听到二女儿这么说,展妈放下保温桶,无声的走到她旁边坐下。想到刚刚碰到以往关系最好,一起打麻将,跳舞的王阿姨和她说话时那古怪的眼神和街坊邻居背后瞟瞟瞄瞄的眼神与窃笑,她低着头深深的叹了口气。
她和丈夫都彻夜难眠,到今天的境地,他们不知道应该去怪谁了。想搬家躲开那些戳戳点点,可现在谁还不知道她家的事,不知道她女儿是个同性恋,还争风吃醋跳河寻死。
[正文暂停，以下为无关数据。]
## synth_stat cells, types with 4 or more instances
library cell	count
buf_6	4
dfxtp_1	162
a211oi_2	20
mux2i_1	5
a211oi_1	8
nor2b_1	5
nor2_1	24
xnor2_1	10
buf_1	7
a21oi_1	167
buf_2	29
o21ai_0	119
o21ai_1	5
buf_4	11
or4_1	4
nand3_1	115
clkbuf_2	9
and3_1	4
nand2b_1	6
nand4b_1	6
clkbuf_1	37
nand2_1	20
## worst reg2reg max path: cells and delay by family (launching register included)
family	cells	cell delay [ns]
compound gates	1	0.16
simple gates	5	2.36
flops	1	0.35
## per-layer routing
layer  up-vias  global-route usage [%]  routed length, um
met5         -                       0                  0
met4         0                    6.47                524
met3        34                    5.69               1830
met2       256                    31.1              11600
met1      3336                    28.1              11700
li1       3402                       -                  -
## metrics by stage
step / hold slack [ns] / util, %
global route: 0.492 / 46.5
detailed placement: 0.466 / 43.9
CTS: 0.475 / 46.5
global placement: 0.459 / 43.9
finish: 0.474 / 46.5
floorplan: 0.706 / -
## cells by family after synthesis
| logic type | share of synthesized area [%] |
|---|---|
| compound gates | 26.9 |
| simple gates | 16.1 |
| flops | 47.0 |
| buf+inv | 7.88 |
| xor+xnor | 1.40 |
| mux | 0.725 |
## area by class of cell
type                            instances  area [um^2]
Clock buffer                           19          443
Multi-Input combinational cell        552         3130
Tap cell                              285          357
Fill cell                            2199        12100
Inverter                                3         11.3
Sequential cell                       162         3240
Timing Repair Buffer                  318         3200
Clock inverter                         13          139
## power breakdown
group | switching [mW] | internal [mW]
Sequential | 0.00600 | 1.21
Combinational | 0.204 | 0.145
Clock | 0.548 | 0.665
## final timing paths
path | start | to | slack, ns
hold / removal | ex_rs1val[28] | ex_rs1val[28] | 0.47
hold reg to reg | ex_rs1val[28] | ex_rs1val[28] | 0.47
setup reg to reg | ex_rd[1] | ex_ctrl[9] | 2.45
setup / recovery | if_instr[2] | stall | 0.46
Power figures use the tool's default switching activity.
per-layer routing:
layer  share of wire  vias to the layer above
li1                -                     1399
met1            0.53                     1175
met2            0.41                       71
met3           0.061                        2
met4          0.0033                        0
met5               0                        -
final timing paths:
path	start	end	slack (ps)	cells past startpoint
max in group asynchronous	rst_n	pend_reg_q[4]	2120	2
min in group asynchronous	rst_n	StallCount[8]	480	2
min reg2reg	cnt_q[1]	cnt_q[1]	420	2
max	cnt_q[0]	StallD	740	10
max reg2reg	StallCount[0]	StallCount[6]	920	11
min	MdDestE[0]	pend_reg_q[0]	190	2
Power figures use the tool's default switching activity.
<file path="config.mk">
export PLATFORM = sky130hd
export DESIGN_NAME = joypad_debounced_controller
export DESIGN_NICKNAME = d
export VERILOG_FILES = /design/src/rtl/joypad_debounced_controller.sv
export SDC_FILE = /design/constraint.sdc
export NUM_CORES = 1
export LEC_CHECK = 0
export ABC_AREA = 1
export BUFFER_PORTS_ARGS = -buffer_cell sky130_fd_sc_hd__buf_2
export CAP_MARGIN = 10
export CORE_MARGIN = 3
export CORE_UTILIZATION = 50
export CTS_BUF_LIST = sky130_fd_sc_hd__clkbuf_4 sky130_fd_sc_hd__clkbuf_8 sky130_fd_sc_hd__clkbuf_16
export DETAILED_ROUTE_END_ITERATION = 10
export PLACE_DENSITY = 0.79
export SKIP_LAST_GASP = 1
export SLEW_MARGIN = 20
export SYNTH_ARGS = -nofsm -noshare
export SYNTH_HDL_FRONTEND = slang
export SYNTH_HIERARCHICAL = 1
export SYNTH_SLANG_ARGS = --single-unit
</file>
<file path="constraint.sdc">
create_clock -name clock -period 1.9 [get_ports clock]
set_input_delay 0.38 -clock clock [delete_from_list [all_inputs] [get_ports clock]]
set_output_delay 0.38 -clock clock [all_outputs]
set_load 0.01 [all_outputs]
</file>
<file path="src/rtl/joypad_debounced_controller.sv">
// joypad_debounced_controller: joypad register with per-key synchronisation and debounce.
// A select-gated nibble is read back, and its falling edges raise int_req.

module joypad_key_debounce #(
    parameter int SYNC_STAGES = 2,
    parameter int DB_CNT_W    = 10
) (
    input  logic clock,
    input  logic reset_n,
    input  logic raw_n,
    output logic stable_n
);
    logic [SYNC_STAGES-1:0] sync_q;
    logic [DB_CNT_W-1:0]    cnt_q;
    logic                   synced;

    assign synced = sync_q[SYNC_STAGES-1];

    always_ff @(posedge clock or negedge reset_n) begin
        if (!reset_n) begin
            sync_q   <= '1;
            cnt_q    <= '0;
            stable_n <= 1'b1;
        end else begin
            sync_q <= {sync_q[SYNC_STAGES-2:0], raw_n};
            if (synced == stable_n) begin
                cnt_q <= '0;
            end else if (cnt_q == '1) begin
                // 2^DB_CNT_W consecutive disagreeing samples: accept the new level
                stable_n <= synced;
                cnt_q    <= '0;
            end else begin
                cnt_q <= cnt_q + DB_CNT_W'(1);
            end
        end
    end
endmodule

module joypad_debounced_controller #(
    parameter logic [15:0] ADDR        = 16'hFF00,
    parameter int          SYNC_STAGES = 2,
    parameter int          DB_CNT_W    = 10
) (
    input  logic        clock,
    input  logic        reset_n,
    input  logic [15:0] A,
    input  logic [7:0]  Di,
    output logic [7:0]  Do,
    input  logic        rd_n,
    input  logic        wr_n,
    input  logic        cs,
    input  logic        int_ack,
    output logic        int_req,
    input  logic [3:0]  dir_n,
    input  logic [3:0]  btn_n,
    output logic [1:0]  button_sel,
    output logic [7:0]  key_state
);
    localparam int NUM_KEYS = 8;

    typedef struct packed {
        logic       en;
        logic [1:0] sel;
    } joyp_wr_t;

    logic [NUM_KEYS-1:0] raw_n;
    logic [NUM_KEYS-1:0] stable_n;
    logic [3:0]          dir_db;
    logic [3:0]          btn_db;
    logic [3:0]          nibble;
    logic [3:0]          prev_nibble;
    logic                fall;
    joyp_wr_t            wr;
    logic                unused_ok;

    assign raw_n = {btn_n, dir_n};

    generate
        for (genvar g = 0; g < NUM_KEYS; g++) begin : g_key
            joypad_key_debounce #(
                .SYNC_STAGES(SYNC_STAGES),
                .DB_CNT_W   (DB_CNT_W)
            ) u_key (
                .clock   (clock),
                .reset_n (reset_n),
                .raw_n   (raw_n[g]),
                .stable_n(stable_n[g])
            );
        end
    endgenerate

    assign key_state = stable_n;
    assign dir_db    = stable_n[3:0];
    assign btn_db    = stable_n[7:4];

    // Writes are edge-qualified by wr_n only; rd_n plays no part in the register
    assign wr.en  = ~wr_n & cs & (A == ADDR);
    assign wr.sel = Di[5:4];

    always_ff @(posedge clock or negedge reset_n) begin
        if (!reset_n) begin
            button_sel <= 2'b11;
        end else if (wr.en) begin
            button_sel <= wr.sel;
        end
    end

    assign nibble = ({4{button_sel[0]}} | dir_db) & ({4{button_sel[1]}} | btn_db);
    assign Do     = cs ? {2'b11, button_sel, nibble} : 8'hFF;

    // Any 1->0 on the visible nibble interrupts, whether caused by a key or a select write
    assign fall = |(prev_nibble & ~nibble);

    always_ff @(posedge clock or negedge reset_n) begin
        if (!reset_n) begin
            prev_nibble <= 4'hF;
            int_req     <= 1'b0;
        end else begin
            prev_nibble <= nibble;
            if (fall) begin
                int_req <= 1'b1;
            end else if (int_ack) begin
                int_req <= 1'b0;
            end
        end
    end

    assign unused_ok = &{1'b0, rd_n, Di[7:6], Di[3:0]};
endmodule

</file>
==> results of run 1 <==
## cell type report
cell class	instances	share of cell area
Inverter	68	0.0395
Clock inverter	5	0.0126
Clock buffer	11	0.0381
Multi-Input combinational cell	446	0.405
Timing Repair Buffer	50	0.0426
Tap cell	140	0.0271
Sequential cell	111	0.435
## metal layers
layer	up-vias	GRT usage	wire length [um]
li1	2064	-	-
met1	1930	0.220	4510
met2	59	0.304	5090
met3	19	0.0428	420
met4	0	0.0521	180
met5	-	0	0
## synth_stat cells, drive strengths merged
cell type  count  area [um^2]
xnor2         16          140
nand2        177          747
inv           68          255
o21ai         10         53.8
nand3b         8         60.1
o22ai          2         12.5
dfrtp         81         2030
dfstp         30          788
buf            2         15.0
nor2         132          773
xor2          16          200
nand4         10         62.6
ha             8          100
nor3b          8          100
a21oi         16          110
nand3         41          250
conb           1         3.75
## power by group
group          total (uW)  internal [uW]  switching (uW)
Clock                2030           1210             820
Combinational         245           88.0             157
Sequential           2490           2440            49.4
## cell families after synthesis
group,Yosys count,synth area share
buf+inv,70,0.0474
xor+xnor,32,0.0597
other cells,1,0.000658
compound gates,28,0.0310
simple gates,376,0.350
fa+ha+maj,8,0.0176
flops,111,0.494
## flip-flops by register name, indices dropped and copies added (netlist names)
signal / count
button_sel: 2
prev_nibble: 4
g_key.u_key/stable_n: 8
g_key.u_key/cnt_q: 80
int_req: 1
g_key.u_key/sync_q: 16
## per-stage QoR
step | total power, uW | std cells | hold WS (ns)
3_3_place_gp | 2760 | 814 | 0.252
3_5_place_dp | 2780 | 814 | 0.255
2_1_floorplan | 2650 | 627 | 0.0844
4_1_cts | 4820 | 831 | 0.116
6_report | 4760 | 831 | 0.124
5_1_grt | 4960 | 831 | 0.113
## worst max-delay path by stage
stage / startpoint / to / depth (start not counted)
global route: button_sel[0]$_DFFE_PN1P_ / Do[3] / 5
floorplan: g_key[1].u_key/stable_n$_DFFE_PN1P_ / Do[1] / 2
CTS: button_sel[0]$_DFFE_PN1P_ / Do[3] / 5
global placement: button_sel[0]$_DFFE_PN1P_ / Do[3] / 5
detailed placement: button_sel[0]$_DFFE_PN1P_ / Do[3] / 5
finish: button_sel[0]$_DFFE_PN1P_ / Do[3] / 5
==> metrics.txt, run 1 <==
# TYPE chip_impl_metric gauge
chip_impl_metric{name="detail_route.vias_per_cell",unit=""} 4.90
chip_impl_metric{name="ff2ff_setup_slack",unit="ns"} 0.59
chip_impl_metric{name="initial_core_util",unit=""} 0.519
chip_impl_info{name="critical_path.endpoint_type",value="output port"} 1
chip_impl_metric{name="clk_pin_slew",unit="ns"} 0.07
chip_impl_info{name="slowest_stage",value="dfstp_2"} 1
chip_impl_metric{name="grt_antenna_before_repair",unit=""} 0
chip_impl_info{name="status",value="completed"} 1
chip_impl_metric{name="cts_max_level",unit=""} 3
chip_impl_metric{name="tritoncts_num_sinks",unit=""} 111
chip_impl_metric{name="vias",unit=""} 4072
chip_impl_metric{name="post_drt_wl_per_cell",unit="um"} 12.3
chip_impl_metric{name="critPathMaxFanout",unit=""} 6
chip_impl_metric{name="synth_cell_type_count",unit=""} 26
chip_impl_metric{name="fin_nets",unit=""} 732
chip_impl_metric{name="cts_made_buffers",unit=""} 9
chip_impl_metric{name="io_pins",unit=""} 57
chip_impl_metric{name="route.antenna.remaining_nets",unit=""} 0
chip_impl_metric{name="timing.hold.worst_path_depth",unit=""} 1
chip_impl_metric{name="fp.dieArea",unit="mm^2"} 0.0127
chip_impl_metric{name="syn-mean-instance-area",unit="um^2"} 9.10
chip_impl_info{name="rsz0062_at_grt",value="false"} 1
chip_impl_metric{name="cts_resized",unit=""} 0
chip_impl_metric{name="post-cts-setup-buffers",unit=""} 0
chip_impl_metric{name="layout.filler_cells",unit=""} 934
chip_impl_metric{name="clock_skews",unit="ns"} 0.00427
chip_impl_metric{name="dieWidth",unit="um"} 113
chip_impl_metric{name="clk-insertion-delay-late",unit="ns"} 0.35
chip_impl_metric{name="final-setup-viol-count",unit=""} 0
chip_impl_metric{name="fin_crit_period",unit="ns"} 1.80
chip_impl_metric{name="totalWireLength",unit="um"} 10200
chip_impl_metric{name="post_synth_inst_count",unit=""} 626
chip_impl_metric{name="cts_stage_hold_buffer_count",unit=""} 1
chip_impl_metric{name="placement_rows",unit=""} 38
chip_impl_info{name="min_to",value="g_key[1].u_key/sync_q[0]$_DFF_PN1_"} 1
chip_impl_info{name="regToRegStartpoint",value="g_key[5].u_key/cnt_q[0]$_DFF_PN0_"} 1
chip_impl_metric{name="dpl_cell_area",unit="mm^2"} 0.00613
chip_impl_metric{name="ff2ff_path_depth",unit=""} 6
chip_impl_info{name="crit_top_cell",value="nand2_1"} 1
chip_impl_metric{name="grt_use_total",unit=""} 0.176
chip_impl_metric{name="layout_worst_path_cycle_share",unit=""} 0.946
chip_impl_info{name="launching_element_type_of_the_critical_path",value="flip-flop"} 1
chip_impl_metric{name="gp_congestion",unit=""} 0.839
chip_impl_metric{name="hold_viol",unit=""} 0
chip_impl_info{name="final_common_cell",value="nand2_1"} 1
chip_impl_metric{name="chipHeight",unit="um"} 113
chip_impl_metric{name="seqCellArea",unit="mm^2"} 0.00282
chip_impl_metric{name="post-route-cell-area",unit="mm^2"} 0.00647
chip_impl_metric{name="drc",unit=""} 0
chip_impl_metric{name="maxCapViolCount",unit=""} 0
chip_impl_metric{name="coreArea",unit="mm^2"} 0.0110
chip_impl_info{name="rr_endpoint",value="g_key[5].u_key/cnt_q[9]$_DFF_PN0_"} 1
chip_impl_metric{name="cts-root-to-sink-buffers",unit=""} 2
chip_impl_info{name="hold_start",value="dir_n[1]"} 1
chip_impl_metric{name="place.detailed.hpwl",unit="um"} 7760
chip_impl_metric{name="cellLeakagePower",unit="uW"} 0.00283
chip_impl_info{name="most-common-layout-cells",value="144 x nand2_1, 81 x dfrtp_1, 73 x nor2_1, 60 x inv_1, 46 x buf_2"} 1
chip_impl_info{name="min_path_type",value="primary input to flip-flop"} 1
chip_impl_metric{name="maximum_number_of_pins_on_one_net_before_global_route_repair",unit=""} 75
chip_impl_metric{name="drive_above_1_share",unit=""} 0.331
chip_impl_metric{name="peakVddDrop",unit="mV"} 0.657
chip_impl_metric{name="fin_util",unit=""} 0.589
chip_impl_info{name="worst-setup-path-type",value="flip-flop to output port"} 1
chip_impl_metric{name="achievable-frequency",unit="MHz"} 556
chip_impl_metric{name="synth-warning-count",unit=""} 6
chip_impl_metric{name="timing.final.ws_setup",unit="ns"} 0.102
chip_impl_metric{name="synthesis.area",unit="mm^2"} 0.00570
chip_impl_metric{name="num_antenna_cells",unit=""} 0
chip_impl_metric{name="slew_viol_final",unit=""} 0
chip_impl_metric{name="placement.io_buffers",unit=""} 47
chip_impl_metric{name="grt_first_pass_wirelength",unit="um"} 18200
chip_impl_metric{name="postSynthRegisterBits",unit=""} 111
chip_impl_metric{name="multi_input_comb_area",unit="mm^2"} 0.00262
chip_impl_info{name="cts_root_buffer",value="clkbuf_16"} 1
chip_impl_metric{name="max_stage_delay",unit="ns"} 0.62
chip_impl_metric{name="number_of_global_route_vias_before_repair",unit=""} 4033
chip_impl_metric{name="synthToLayoutAreaGrowth",unit="%"} 13.5
chip_impl_info{name="clock_tree_from_tritoncts",value="done"} 1
chip_impl_info{name="critical_path.top_delay_family",value="flip-flops"} 1
chip_impl_info{name="critical_path.cell_chain",value="inv_1 > nand2_1 > o21ai_2 > nand2_1 > buf_2"} 1
chip_impl_metric{name="drt-pass1-iter-count",unit=""} 4
chip_impl_metric{name="post-place-ws",unit="ns"} 0.468
chip_impl_metric{name="tns",unit="ns"} 0
chip_impl_metric{name="initialDrtViolationCount",unit=""} 144
chip_impl_metric{name="power.density_cell_area",unit="mW/mm^2"} 735
chip_impl_metric{name="worstPathArrival",unit="ns"} 1.42
chip_impl_metric{name="global_route_congestion_overflow_total",unit=""} 0
chip_impl_metric{name="critPathBufInv",unit=""} 2
chip_impl_metric{name="cp_data_required_time",unit="ns"} 1.52
chip_impl_metric{name="synth_seq_area_share",unit=""} 0.494
No activity file was read; power rests on OpenSTA's default activity.
==> run 2, diff against run 1 <==
ABC_AREA = unset   (was 1)
ABC_CLOCK_PERIOD_IN_PS = 1900   (was unset)
PLACE_DENSITY = 0.8   (was 0.79)
==> run 2 against run 1 <==
Critical endpoint is now Do[2]; combinational power fell by 3%; flip-flop and latch count did not move; clock power fell by 25%; worst setup slack improved by 0.032 ns; critical path type unchanged; sequential power barely moved; hold slack got worse by 0.028 ns.
==> metrics.txt, run 2 <==
# TYPE chip_impl_metric gauge
chip_impl_info{name="status",value="completed"} 1
chip_impl_info{name="critical_path.endpoint_type",value="output port"} 1
chip_impl_metric{name="slew_viol_final",unit=""} 0
chip_impl_metric{name="power_switching",unit="uW"} 963
chip_impl_info{name="cts_root_buffer",value="clkbuf_8"} 1
chip_impl_metric{name="dpl_cell_area",unit="mm^2"} 0.00557
chip_impl_metric{name="swShare",unit=""} 0.227
chip_impl_metric{name="initialDrtViolationCount",unit=""} 304
chip_impl_metric{name="worstPathArrival",unit="ns"} 1.39
chip_impl_metric{name="cp_data_required_time",unit="ns"} 1.52
chip_impl_metric{name="power.density_cell_area",unit="mW/mm^2"} 733
chip_impl_metric{name="num_antenna_cells",unit=""} 0
chip_impl_info{name="rsz0062_at_grt",value="false"} 1
chip_impl_metric{name="synth-edff-count",unit=""} 0
chip_impl_metric{name="power.sequential.fraction",unit=""} 0.587
chip_impl_metric{name="grt_antenna_before_repair",unit=""} 0
chip_impl_metric{name="dr_wl_met3",unit="um"} 292
chip_impl_metric{name="cts-root-to-sink-buffers",unit=""} 2
chip_impl_metric{name="proportion_of_netlist_area_held_by_the_largest_area_contributor",unit=""} 0.394
chip_impl_metric{name="drive_above_1_share",unit=""} 0.208
chip_impl_metric{name="critPathMaxFanout",unit=""} 7
chip_impl_metric{name="place.detailed.hpwl",unit="um"} 7040
chip_impl_info{name="clock_tree_from_tritoncts",value="done"} 1
chip_impl_metric{name="postSynthRegisterBits",unit=""} 111
chip_impl_metric{name="dieWidth",unit="um"} 107
chip_impl_metric{name="cellLeakagePower",unit="uW"} 0.00237
chip_impl_metric{name="global_route_congestion_overflow_total",unit=""} 0
chip_impl_metric{name="coreArea",unit="mm^2"} 0.00986
chip_impl_metric{name="initial_core_util",unit=""} 0.521
chip_impl_metric{name="chipHeight",unit="um"} 107
chip_impl_metric{name="synthToLayoutAreaGrowth",unit="%"} 12.7
chip_impl_metric{name="p_int",unit="uW"} 3280
chip_impl_metric{name="drc",unit=""} 0
chip_impl_metric{name="synth-warning-count",unit=""} 6
chip_impl_metric{name="layout.filler_cells",unit=""} 799
chip_impl_metric{name="number_of_flip_flops_under_the_largest_register_name",unit=""} 80
chip_impl_metric{name="syn-mean-instance-area",unit="um^2"} 10.8
chip_impl_metric{name="peakVddDrop",unit="mV"} 0.747
chip_impl_metric{name="detail_route.vias_per_cell",unit=""} 5.61
chip_impl_metric{name="io_pins",unit=""} 57
chip_impl_metric{name="post_synth_inst_count",unit=""} 476
chip_impl_metric{name="async_flop_share",unit=""} 1.00
chip_impl_info{name="worst-setup-path-type",value="flip-flop to output port"} 1
chip_impl_metric{name="post-cts-setup-buffers",unit=""} 0
chip_impl_metric{name="combPwrFrac",unit=""} 0.056
chip_impl_metric{name="cts_max_level",unit=""} 3
chip_impl_info{name="synth_most_common_cell",value="dfrtp_1"} 1
chip_impl_metric{name="multi_input_comb_area",unit="mm^2"} 0.00221
chip_impl_metric{name="tritoncts_num_sinks",unit=""} 111
chip_impl_metric{name="gp_congestion",unit=""} 0.776
chip_impl_metric{name="vias",unit=""} 3785
chip_impl_metric{name="fp.dieArea",unit="mm^2"} 0.0115
chip_impl_metric{name="post_drt_wl_per_cell",unit="um"} 14.5
chip_impl_metric{name="placement_rows",unit=""} 36
chip_impl_metric{name="number_of_global_route_vias_before_repair",unit=""} 3772
chip_impl_metric{name="route.layer.met1.wl",unit="um"} 4250
chip_impl_metric{name="achievable-frequency",unit="MHz"} 566
chip_impl_metric{name="route.antenna.remaining_nets",unit=""} 0
chip_impl_metric{name="clock_skews",unit="ns"} 0.00976
chip_impl_metric{name="synth_cell_type_count",unit=""} 30
chip_impl_info{name="synth.area.top_cells",value="dfrtp_1 39%, dfstp_2 15%, xnor2_1 4.1%"} 1
chip_impl_info{name="regs_by_ff_count",value="g_key.u_key/cnt_q (80), g_key.u_key/sync_q (16), g_key.u_key/stable_n (8)"} 1
chip_impl_metric{name="synth_seq_area_share",unit=""} 0.548
chip_impl_metric{name="seqCellArea",unit="mm^2"} 0.00282
chip_impl_metric{name="clk_pin_slew",unit="ns"} 0.10
chip_impl_metric{name="hold_viol",unit=""} 0
chip_impl_metric{name="report.power.total",unit="uW"} 4250
chip_impl_metric{name="cts_made_buffers",unit=""} 9
chip_impl_metric{name="tns",unit="ns"} 0
chip_impl_metric{name="clk-insertion-delay-late",unit="ns"} 0.37
chip_impl_info{name="final_common_cell",value="dfrtp_1"} 1
chip_impl_info{name="synth_area_leader_cell",value="dfrtp_1"} 1
chip_impl_metric{name="grt_first_pass_wirelength",unit="um"} 17100
chip_impl_metric{name="totalWireLength",unit="um"} 9810
chip_impl_info{name="largest_register",value="g_key.u_key/cnt_q"} 1
chip_impl_metric{name="clkPwrFrac",unit=""} 0.357
chip_impl_info{name="postSynth.topFlopCell",value="dfrtp_1"} 1
chip_impl_metric{name="final-setup-viol-count",unit=""} 0
chip_impl_metric{name="maxCapViolCount",unit=""} 0
chip_impl_metric{name="drt-pass1-iter-count",unit=""} 4
chip_impl_info{name="most-common-layout-cells",value="81 x dfrtp_1, 46 x buf_2, 41 x a21oi_1, 40 x nor2_1, 32 x nand3_1"} 1
chip_impl_metric{name="routed-wl-met2",unit="um"} 5140
chip_impl_metric{name="layout_worst_path_cycle_share",unit=""} 0.929
chip_impl_info{name="synth_common_cells",value="81 x dfrtp_1, 41 x a21oi_1, 40 x nor2_1"} 1
chip_impl_metric{name="maximum_number_of_pins_on_one_net_before_global_route_repair",unit=""} 47
chip_impl_info{name="min_path_type",value="primary input to flip-flop"} 1
chip_impl_metric{name="synthesis.area",unit="mm^2"} 0.00514
chip_impl_metric{name="placement.io_buffers",unit=""} 47
chip_impl_metric{name="post-route-cell-area",unit="mm^2"} 0.00579
chip_impl_info{name="launching_element_type_of_the_critical_path",value="flip-flop"} 1
chip_impl_metric{name="grt_use_total",unit=""} 0.183
chip_impl_metric{name="fin_crit_period",unit="ns"} 1.77
chip_impl_metric{name="fin_nets",unit=""} 583
chip_impl_info{name="routed.top_layer",value="met4"} 1
[run 2: cell types whose count changed in the layout (fill, tap and decap cells not counted), moves of 32 or more]
cell / before / now
nand2_2: 33 / 0
a21oi_1: 8 / 41
nand2_1: 144 / 29
nor2_1: 73 / 40
nor2_2: 33 / 0
inv_1: 60 / 28
[run 2: layout make-up]
cell class,count,share of cell area
flip-flops and latches,111,0.486
multi-input cells,336,0.381
repair buffers,51,0.0488
well taps,133,0.0287
clock buffers,10,0.0227
inverters,28,0.0181
clock inverters,6,0.0145
[run 2: critical path, stage by stage (launching register included)]
cell and delay [ns]:
dfstp_2 0.61, o22ai_1 0.15, nand2_1 0.12, buf_2 0.14
[run 2: cells by family after synthesis]
kind of cell	share of synthesized area
AND/OR/NAND/NOR	0.206
flip-flops	0.548
AO/OA/AOI/OAI	0.113
XOR/XNOR	0.0681
buffers and inverters	0.0234
multiplexers	0.0219
adder cells (fa/ha/maj)	0.0195
other	0.000729
[run 2: final timing paths]
| check | from | to | slack, ns | cells past startpoint |
|---|---|---|---|---|
| min | dir_n[3] | g_key[3].u_key/sync_q[0]$_DFF_PN1_ | 0.1 | 1 |
| max reg2reg | g_key[3].u_key/cnt_q[0]$_DFF_PN0_ | g_key[3].u_key/cnt_q[0]$_DFF_PN0_ | 0.33 | 4 |
| max in group asynchronous | reset_n | g_key[4].u_key/sync_q[1]$_DFF_PN1_ | 0.87 | 3 |
| min reg2reg | g_key[5].u_key/sync_q[0]$_DFF_PN1_ | g_key[5].u_key/sync_q[1]$_DFF_PN1_ | 0.35 | 0 |
| max | button_sel[0]$_DFFE_PN1P_ | Do[2] | 0.13 | 3 |
| min in group asynchronous | reset_n | g_key[3].u_key/cnt_q[4]$_DFF_PN0_ | 0.37 | 2 |
[run 2: timing repair]
action	CTS	global route
setup endpoints to repair	0	0
resized for setup	0	0
hold buffers	1	0
hold endpoints to repair	8	0
[run 2: through the flow]
step	setup WS [ns]	hold WS (ns)	std cells	util
after global placement	0.159	0.226	658	0.565
after floorplan	0.303	0.0844	477	-
final	0.135	0.0960	675	0.587
after global routing	0.0455	0.0698	675	0.587
after CTS	0.104	0.0730	675	0.587
after detailed placement	0.124	0.224	658	0.565
[run 2: power groups by stage]
stage	clock, uW	combinational, uW	sequential, uW
2_1_floorplan	0	121	2530
3_3_place_gp	0	228	2530
3_5_place_dp	0	239	2540
4_1_cts	1570	242	2490
5_1_grt	1650	274	2510
6_report	1520	237	2490
[run 2: metal layers]
| metal | GRT usage | vias up |
|---|---|---|
| li1 | - | 1826 |
| met1 | 0.227 | 1888 |
| met2 | 0.316 | 60 |
| met3 | 0.0420 | 11 |
| met4 | 0.0577 | 0 |
| met5 | 0 | - |
==> run 3, diff against run 2 <==
ABC_CLOCK_PERIOD_IN_PS = 2300   (was 1900)
clock period = 2.3 ns   (was 1.9 ns; I/O delays follow)
==> run 3 against run 2 <==
Critical path depth unchanged; global-route usage down 1.1 points; hold slack better by 0.026 ns; total power down 17%; clock power down 15%; die area unchanged; final cell count down 0.44%; clock skew up 0.0045 ns; via count down 1.6%; worst setup slack better by 0.34 ns; combinational power down 19%; routed wire length down 3.7%; largest cell class unchanged.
展盼看着妈妈低垂的眼神和日益衰颓的精神,她凝眉握住妈妈的手。
展妈转头看到女儿关切的担忧的眼神,一扫愁容。笑了一下说:“没事儿。”
展盼看着妈妈的眼睛说:“妈,宁宁的事你和爸怎么打算的?”
听到女儿的问题,展妈眼神一滞,没有说出话来。因为她和丈夫没讨论过这个问题,他们已经不知道应该怎么做了。经历这些肯定是不可能再逼展宁了,可要同意吗?他们始终下不去这个决心,总觉得这样的心软做法是把女儿往火坑里推。
看出了妈妈的心思,展盼说:“爸爸和大姐在给奶奶办理出院吧?”
“嗯。他们在那边给你奶奶收拾东西,下午出院。”
“妈,去奶奶那边,咱们好好谈谈宁宁的事吧。她总有一天也要出院,咱们都要面对。”
展妈看着女儿,愣了一下,最后还是点点头。